Please quote exactly the lines below from the line containing "File: src/rtl/gc_victim_cost_select_top_macros.svh" to the line containing "localparam int PROD_W", both lines included, and nothing else.

» **RECORDS SUPPLIED**:
>>>
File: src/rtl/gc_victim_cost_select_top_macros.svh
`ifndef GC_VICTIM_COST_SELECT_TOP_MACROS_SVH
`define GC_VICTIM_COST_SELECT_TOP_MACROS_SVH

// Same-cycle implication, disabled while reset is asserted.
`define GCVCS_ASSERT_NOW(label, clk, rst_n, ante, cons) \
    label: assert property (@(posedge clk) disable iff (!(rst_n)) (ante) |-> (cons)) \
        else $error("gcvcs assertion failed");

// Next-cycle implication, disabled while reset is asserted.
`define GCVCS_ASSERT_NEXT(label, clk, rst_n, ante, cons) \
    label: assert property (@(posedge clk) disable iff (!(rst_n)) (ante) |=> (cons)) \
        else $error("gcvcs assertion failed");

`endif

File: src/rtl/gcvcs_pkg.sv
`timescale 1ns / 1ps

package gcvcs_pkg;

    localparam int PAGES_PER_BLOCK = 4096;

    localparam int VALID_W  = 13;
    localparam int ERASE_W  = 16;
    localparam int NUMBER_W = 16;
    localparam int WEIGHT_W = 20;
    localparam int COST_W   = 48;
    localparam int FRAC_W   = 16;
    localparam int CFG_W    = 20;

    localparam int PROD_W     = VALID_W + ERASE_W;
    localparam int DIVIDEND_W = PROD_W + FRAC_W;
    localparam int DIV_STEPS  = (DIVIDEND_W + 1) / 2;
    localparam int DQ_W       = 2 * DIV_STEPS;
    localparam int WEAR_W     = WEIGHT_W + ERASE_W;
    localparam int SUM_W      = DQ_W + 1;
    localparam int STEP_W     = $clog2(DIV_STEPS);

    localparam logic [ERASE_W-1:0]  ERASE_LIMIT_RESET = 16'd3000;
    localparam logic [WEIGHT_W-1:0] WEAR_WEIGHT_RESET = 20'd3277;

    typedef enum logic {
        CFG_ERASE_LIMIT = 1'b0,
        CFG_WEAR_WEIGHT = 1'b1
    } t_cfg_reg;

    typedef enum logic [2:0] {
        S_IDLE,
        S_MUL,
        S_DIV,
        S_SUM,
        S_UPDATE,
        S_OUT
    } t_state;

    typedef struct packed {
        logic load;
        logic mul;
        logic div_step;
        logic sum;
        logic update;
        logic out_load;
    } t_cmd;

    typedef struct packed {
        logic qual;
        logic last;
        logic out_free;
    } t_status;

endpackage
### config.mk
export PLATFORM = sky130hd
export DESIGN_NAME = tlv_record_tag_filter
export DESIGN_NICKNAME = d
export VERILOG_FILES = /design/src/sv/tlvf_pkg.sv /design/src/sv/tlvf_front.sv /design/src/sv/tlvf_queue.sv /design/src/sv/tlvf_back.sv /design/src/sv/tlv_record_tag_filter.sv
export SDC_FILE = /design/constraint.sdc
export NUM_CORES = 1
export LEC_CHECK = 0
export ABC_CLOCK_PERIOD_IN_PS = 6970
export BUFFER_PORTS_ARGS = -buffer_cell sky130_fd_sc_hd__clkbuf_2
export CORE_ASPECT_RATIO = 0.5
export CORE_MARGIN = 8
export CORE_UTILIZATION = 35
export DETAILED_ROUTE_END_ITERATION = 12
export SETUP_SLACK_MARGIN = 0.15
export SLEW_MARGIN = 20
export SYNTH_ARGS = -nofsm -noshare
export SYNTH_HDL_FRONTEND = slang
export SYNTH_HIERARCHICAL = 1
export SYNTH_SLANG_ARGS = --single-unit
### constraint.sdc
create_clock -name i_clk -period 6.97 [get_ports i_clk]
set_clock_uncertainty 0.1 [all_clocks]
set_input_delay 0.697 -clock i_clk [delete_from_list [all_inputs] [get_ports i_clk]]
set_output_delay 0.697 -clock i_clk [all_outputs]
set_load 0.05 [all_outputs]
<<<
>>>
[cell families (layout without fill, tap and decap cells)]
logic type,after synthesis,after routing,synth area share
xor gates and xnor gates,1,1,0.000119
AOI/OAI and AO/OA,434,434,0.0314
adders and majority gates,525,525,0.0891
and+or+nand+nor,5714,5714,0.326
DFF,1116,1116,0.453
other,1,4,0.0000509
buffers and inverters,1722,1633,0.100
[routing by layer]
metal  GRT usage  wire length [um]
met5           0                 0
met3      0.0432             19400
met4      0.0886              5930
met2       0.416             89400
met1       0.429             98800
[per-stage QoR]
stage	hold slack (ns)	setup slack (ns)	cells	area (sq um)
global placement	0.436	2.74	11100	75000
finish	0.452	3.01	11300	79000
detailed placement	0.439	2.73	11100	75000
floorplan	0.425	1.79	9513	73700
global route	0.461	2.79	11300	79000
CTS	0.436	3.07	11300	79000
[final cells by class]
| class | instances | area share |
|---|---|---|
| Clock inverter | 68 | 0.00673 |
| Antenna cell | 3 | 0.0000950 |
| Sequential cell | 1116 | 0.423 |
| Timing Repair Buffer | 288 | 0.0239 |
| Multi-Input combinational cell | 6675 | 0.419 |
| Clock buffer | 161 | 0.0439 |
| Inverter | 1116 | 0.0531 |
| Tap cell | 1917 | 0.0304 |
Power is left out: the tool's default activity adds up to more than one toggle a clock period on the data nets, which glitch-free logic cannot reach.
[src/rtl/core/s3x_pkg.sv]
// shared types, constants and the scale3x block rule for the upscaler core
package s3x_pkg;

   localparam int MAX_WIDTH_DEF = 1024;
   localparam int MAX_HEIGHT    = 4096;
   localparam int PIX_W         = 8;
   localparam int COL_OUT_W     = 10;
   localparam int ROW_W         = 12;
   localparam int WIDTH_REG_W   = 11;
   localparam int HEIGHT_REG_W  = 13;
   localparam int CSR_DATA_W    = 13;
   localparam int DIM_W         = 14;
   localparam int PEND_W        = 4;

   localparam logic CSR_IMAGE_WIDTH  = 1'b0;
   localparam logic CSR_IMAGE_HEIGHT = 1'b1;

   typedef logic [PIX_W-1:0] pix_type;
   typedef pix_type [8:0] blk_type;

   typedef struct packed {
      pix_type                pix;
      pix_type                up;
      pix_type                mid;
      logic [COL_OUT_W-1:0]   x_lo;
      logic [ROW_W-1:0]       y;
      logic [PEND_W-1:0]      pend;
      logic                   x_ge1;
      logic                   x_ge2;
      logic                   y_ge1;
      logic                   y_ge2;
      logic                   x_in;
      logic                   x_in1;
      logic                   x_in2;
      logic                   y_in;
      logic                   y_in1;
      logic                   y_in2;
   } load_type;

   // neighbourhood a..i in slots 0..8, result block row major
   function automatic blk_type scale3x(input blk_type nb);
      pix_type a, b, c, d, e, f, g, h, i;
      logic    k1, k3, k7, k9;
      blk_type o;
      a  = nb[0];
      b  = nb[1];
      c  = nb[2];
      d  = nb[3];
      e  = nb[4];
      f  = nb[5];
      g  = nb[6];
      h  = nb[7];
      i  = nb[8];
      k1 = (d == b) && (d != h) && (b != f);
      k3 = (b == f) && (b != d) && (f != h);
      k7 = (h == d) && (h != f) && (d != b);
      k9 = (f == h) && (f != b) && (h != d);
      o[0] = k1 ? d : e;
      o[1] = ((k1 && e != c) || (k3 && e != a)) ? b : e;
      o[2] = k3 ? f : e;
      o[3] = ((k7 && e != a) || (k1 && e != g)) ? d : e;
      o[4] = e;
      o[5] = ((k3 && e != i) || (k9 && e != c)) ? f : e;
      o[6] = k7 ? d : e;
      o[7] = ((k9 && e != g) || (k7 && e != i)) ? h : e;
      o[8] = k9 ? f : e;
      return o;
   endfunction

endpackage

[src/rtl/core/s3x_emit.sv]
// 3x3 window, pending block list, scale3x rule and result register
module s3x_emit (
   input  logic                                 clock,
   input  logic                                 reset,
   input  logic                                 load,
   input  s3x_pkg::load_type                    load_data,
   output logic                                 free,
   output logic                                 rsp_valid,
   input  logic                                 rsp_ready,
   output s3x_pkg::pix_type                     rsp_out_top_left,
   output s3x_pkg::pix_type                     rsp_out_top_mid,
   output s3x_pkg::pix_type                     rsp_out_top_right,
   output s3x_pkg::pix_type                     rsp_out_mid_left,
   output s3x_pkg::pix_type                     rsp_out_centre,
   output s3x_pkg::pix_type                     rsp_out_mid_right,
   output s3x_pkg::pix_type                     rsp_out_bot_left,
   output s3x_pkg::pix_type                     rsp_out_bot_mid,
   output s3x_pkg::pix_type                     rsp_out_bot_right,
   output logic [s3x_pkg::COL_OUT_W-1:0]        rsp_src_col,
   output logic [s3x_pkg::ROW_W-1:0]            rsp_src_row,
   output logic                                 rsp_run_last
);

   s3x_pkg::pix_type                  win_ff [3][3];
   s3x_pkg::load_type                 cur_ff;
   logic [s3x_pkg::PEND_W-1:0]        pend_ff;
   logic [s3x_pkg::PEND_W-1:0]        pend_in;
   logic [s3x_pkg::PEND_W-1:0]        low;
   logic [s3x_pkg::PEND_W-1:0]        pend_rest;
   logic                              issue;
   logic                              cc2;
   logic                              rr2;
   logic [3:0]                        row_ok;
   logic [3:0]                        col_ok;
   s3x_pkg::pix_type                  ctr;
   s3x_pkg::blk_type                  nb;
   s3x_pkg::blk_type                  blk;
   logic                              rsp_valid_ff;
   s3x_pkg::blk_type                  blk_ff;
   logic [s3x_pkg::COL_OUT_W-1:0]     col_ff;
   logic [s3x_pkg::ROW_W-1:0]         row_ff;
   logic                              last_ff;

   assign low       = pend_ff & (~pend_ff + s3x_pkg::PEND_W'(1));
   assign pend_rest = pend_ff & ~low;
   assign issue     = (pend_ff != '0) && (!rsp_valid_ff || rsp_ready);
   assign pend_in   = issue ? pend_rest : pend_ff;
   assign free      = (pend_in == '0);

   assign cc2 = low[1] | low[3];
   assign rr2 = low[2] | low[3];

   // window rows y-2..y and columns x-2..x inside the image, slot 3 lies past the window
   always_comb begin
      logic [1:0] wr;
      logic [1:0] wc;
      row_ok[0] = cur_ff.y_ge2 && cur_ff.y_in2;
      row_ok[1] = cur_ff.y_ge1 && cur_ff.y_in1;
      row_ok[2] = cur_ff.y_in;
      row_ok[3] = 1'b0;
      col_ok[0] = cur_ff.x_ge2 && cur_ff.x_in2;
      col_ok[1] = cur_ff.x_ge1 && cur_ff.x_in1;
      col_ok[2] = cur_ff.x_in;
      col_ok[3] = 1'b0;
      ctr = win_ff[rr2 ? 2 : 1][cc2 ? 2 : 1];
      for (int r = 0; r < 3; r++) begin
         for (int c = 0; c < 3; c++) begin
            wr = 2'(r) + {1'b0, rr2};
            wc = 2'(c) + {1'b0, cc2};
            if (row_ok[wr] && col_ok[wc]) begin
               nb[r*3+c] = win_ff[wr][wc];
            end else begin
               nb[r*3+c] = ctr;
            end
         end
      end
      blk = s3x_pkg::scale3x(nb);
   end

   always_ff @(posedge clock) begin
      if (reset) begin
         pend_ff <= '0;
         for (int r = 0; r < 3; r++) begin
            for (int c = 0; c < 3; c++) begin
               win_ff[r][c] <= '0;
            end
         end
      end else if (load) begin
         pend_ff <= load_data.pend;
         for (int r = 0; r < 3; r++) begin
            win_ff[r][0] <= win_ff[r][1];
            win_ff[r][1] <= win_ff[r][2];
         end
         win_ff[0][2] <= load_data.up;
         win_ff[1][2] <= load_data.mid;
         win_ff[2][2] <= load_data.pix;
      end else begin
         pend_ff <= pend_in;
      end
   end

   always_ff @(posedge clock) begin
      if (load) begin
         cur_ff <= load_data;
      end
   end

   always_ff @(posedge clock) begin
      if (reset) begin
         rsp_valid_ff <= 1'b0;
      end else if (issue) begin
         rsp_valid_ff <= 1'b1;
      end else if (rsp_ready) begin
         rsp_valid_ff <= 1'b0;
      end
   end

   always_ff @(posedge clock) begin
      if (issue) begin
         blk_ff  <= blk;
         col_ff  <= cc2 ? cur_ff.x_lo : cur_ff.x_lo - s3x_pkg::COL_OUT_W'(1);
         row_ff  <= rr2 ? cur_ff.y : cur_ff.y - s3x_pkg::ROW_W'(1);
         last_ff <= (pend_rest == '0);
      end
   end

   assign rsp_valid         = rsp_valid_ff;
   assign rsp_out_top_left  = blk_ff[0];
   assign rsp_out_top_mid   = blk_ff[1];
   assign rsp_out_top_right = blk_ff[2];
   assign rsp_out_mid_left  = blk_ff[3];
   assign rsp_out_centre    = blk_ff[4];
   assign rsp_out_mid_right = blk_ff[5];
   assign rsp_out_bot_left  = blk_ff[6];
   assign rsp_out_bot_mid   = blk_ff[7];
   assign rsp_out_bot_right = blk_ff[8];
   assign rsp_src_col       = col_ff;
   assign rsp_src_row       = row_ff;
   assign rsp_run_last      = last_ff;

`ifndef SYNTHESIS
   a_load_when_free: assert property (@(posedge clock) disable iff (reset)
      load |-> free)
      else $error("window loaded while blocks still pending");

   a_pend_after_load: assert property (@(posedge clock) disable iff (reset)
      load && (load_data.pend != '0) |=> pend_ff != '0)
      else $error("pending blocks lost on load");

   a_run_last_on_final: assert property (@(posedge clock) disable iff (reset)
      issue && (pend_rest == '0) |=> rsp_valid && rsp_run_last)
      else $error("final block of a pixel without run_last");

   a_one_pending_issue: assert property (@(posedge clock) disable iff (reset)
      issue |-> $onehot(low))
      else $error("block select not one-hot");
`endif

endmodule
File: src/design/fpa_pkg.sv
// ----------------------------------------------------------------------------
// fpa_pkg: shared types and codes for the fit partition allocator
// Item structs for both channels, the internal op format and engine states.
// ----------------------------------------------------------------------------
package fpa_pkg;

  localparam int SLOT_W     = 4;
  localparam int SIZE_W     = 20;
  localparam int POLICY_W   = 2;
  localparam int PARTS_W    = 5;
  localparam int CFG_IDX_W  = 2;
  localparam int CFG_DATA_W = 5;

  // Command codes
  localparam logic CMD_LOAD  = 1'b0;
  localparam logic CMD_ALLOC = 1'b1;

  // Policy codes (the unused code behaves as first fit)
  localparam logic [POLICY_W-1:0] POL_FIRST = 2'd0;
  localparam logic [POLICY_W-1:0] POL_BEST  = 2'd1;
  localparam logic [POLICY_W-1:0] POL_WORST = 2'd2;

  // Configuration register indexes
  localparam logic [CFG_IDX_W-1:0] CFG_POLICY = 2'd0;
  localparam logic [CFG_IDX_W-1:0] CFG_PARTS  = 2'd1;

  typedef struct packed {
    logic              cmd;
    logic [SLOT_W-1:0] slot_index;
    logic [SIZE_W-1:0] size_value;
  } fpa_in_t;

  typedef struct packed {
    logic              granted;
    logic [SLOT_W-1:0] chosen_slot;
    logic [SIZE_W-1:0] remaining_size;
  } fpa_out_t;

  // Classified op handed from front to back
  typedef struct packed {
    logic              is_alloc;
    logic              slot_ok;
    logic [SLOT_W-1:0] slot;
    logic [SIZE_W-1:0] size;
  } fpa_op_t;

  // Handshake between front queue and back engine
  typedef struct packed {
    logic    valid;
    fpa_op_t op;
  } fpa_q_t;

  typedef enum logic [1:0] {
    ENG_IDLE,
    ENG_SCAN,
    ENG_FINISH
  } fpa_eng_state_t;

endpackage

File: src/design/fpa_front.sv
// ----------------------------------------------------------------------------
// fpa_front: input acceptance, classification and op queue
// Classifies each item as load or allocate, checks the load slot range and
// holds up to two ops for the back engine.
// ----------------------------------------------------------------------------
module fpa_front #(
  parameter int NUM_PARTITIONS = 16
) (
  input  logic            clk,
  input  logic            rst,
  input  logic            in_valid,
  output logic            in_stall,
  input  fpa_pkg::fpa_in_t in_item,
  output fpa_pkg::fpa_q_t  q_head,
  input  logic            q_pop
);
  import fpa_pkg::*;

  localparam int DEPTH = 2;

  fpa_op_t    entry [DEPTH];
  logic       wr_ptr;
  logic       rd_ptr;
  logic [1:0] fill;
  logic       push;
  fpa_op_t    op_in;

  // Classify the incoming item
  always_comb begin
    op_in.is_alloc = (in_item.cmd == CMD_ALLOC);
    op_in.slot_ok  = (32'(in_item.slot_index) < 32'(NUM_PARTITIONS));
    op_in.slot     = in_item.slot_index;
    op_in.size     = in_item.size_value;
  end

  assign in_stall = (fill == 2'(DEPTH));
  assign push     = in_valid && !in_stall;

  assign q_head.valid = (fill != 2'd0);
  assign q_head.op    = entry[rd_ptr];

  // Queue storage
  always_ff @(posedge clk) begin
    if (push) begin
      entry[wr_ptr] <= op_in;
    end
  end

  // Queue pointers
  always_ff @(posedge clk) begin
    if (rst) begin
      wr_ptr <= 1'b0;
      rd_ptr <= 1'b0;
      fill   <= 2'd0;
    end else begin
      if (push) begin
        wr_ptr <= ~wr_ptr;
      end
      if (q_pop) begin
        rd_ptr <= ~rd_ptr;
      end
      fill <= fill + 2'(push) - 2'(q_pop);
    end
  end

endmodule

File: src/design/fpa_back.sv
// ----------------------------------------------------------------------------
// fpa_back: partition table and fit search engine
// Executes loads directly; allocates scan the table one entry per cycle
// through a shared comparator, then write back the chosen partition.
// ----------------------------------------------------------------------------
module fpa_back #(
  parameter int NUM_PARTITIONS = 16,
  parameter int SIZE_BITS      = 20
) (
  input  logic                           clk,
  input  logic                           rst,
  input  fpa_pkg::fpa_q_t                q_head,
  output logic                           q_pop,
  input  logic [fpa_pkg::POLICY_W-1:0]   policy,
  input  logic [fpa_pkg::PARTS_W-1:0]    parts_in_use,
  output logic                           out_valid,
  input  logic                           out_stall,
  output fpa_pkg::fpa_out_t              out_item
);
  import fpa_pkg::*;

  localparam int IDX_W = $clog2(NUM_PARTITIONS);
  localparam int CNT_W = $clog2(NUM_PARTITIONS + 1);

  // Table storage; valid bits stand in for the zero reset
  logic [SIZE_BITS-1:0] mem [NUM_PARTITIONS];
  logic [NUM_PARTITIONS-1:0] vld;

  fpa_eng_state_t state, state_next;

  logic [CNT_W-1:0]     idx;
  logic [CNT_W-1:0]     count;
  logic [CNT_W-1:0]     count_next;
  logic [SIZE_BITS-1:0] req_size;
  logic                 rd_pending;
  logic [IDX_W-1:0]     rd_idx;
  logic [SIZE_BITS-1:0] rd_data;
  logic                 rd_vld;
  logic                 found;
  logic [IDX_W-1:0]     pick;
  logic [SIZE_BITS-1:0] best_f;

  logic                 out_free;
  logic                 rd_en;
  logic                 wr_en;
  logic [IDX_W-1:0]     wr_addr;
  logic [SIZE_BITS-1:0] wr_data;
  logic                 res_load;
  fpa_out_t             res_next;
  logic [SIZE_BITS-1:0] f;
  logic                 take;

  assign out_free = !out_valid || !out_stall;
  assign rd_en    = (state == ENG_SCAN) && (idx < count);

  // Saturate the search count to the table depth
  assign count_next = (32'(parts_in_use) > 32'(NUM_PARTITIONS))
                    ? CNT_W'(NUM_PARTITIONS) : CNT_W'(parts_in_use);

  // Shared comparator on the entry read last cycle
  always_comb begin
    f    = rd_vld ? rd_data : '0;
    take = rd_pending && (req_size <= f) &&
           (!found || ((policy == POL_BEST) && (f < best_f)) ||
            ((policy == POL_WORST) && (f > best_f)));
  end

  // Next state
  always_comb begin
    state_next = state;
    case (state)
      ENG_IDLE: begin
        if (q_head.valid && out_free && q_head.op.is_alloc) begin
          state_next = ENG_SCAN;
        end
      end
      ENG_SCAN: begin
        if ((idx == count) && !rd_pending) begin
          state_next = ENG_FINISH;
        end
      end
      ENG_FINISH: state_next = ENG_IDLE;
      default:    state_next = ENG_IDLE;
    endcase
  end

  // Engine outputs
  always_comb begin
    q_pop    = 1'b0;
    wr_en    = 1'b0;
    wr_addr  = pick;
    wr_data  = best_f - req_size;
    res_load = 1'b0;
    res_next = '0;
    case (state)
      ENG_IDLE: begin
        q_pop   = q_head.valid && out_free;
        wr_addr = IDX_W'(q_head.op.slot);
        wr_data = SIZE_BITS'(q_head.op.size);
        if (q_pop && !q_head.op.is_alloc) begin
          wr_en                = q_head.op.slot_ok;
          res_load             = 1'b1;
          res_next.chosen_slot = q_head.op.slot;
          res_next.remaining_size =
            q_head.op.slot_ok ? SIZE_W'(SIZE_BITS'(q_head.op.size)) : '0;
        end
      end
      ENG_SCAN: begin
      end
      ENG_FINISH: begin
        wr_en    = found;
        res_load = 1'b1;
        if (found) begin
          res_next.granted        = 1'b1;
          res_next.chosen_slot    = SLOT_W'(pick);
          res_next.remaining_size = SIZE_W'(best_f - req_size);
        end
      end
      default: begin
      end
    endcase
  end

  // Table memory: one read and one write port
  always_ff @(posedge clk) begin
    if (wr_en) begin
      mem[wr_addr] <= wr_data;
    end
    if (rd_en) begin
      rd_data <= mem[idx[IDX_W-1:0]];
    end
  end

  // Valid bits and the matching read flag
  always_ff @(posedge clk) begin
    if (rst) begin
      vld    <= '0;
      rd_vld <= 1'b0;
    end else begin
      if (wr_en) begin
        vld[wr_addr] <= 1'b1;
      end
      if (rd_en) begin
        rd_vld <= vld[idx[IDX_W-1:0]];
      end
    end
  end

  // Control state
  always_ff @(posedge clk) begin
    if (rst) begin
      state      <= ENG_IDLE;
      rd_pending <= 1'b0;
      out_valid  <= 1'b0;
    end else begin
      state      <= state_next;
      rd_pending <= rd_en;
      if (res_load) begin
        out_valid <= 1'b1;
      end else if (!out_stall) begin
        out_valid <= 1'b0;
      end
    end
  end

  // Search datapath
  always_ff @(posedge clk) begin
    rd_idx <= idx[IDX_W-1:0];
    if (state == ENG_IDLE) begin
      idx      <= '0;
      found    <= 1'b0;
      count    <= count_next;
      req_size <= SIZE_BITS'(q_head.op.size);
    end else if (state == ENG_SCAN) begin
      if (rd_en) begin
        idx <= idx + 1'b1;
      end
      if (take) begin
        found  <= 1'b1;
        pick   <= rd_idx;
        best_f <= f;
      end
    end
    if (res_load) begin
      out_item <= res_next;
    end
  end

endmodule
<<<
» **REPLY TO THE EXERCISE**:
File: src/rtl/gc_victim_cost_select_top_macros.svh
`ifndef GC_VICTIM_COST_SELECT_TOP_MACROS_SVH
`define GC_VICTIM_COST_SELECT_TOP_MACROS_SVH

// Same-cycle implication, disabled while reset is asserted.
`define GCVCS_ASSERT_NOW(label, clk, rst_n, ante, cons) \
    label: assert property (@(posedge clk) disable iff (!(rst_n)) (ante) |-> (cons)) \
        else $error("gcvcs assertion failed");

// Next-cycle implication, disabled while reset is asserted.
`define GCVCS_ASSERT_NEXT(label, clk, rst_n, ante, cons) \
    label: assert property (@(posedge clk) disable iff (!(rst_n)) (ante) |=> (cons)) \
        else $error("gcvcs assertion failed");

`endif

File: src/rtl/gcvcs_pkg.sv
`timescale 1ns / 1ps

package gcvcs_pkg;

    localparam int PAGES_PER_BLOCK = 4096;

    localparam int VALID_W  = 13;
    localparam int ERASE_W  = 16;
    localparam int NUMBER_W = 16;
    localparam int WEIGHT_W = 20;
    localparam int COST_W   = 48;
    localparam int FRAC_W   = 16;
    localparam int CFG_W    = 20;

    localparam int PROD_W     = VALID_W + ERASE_W;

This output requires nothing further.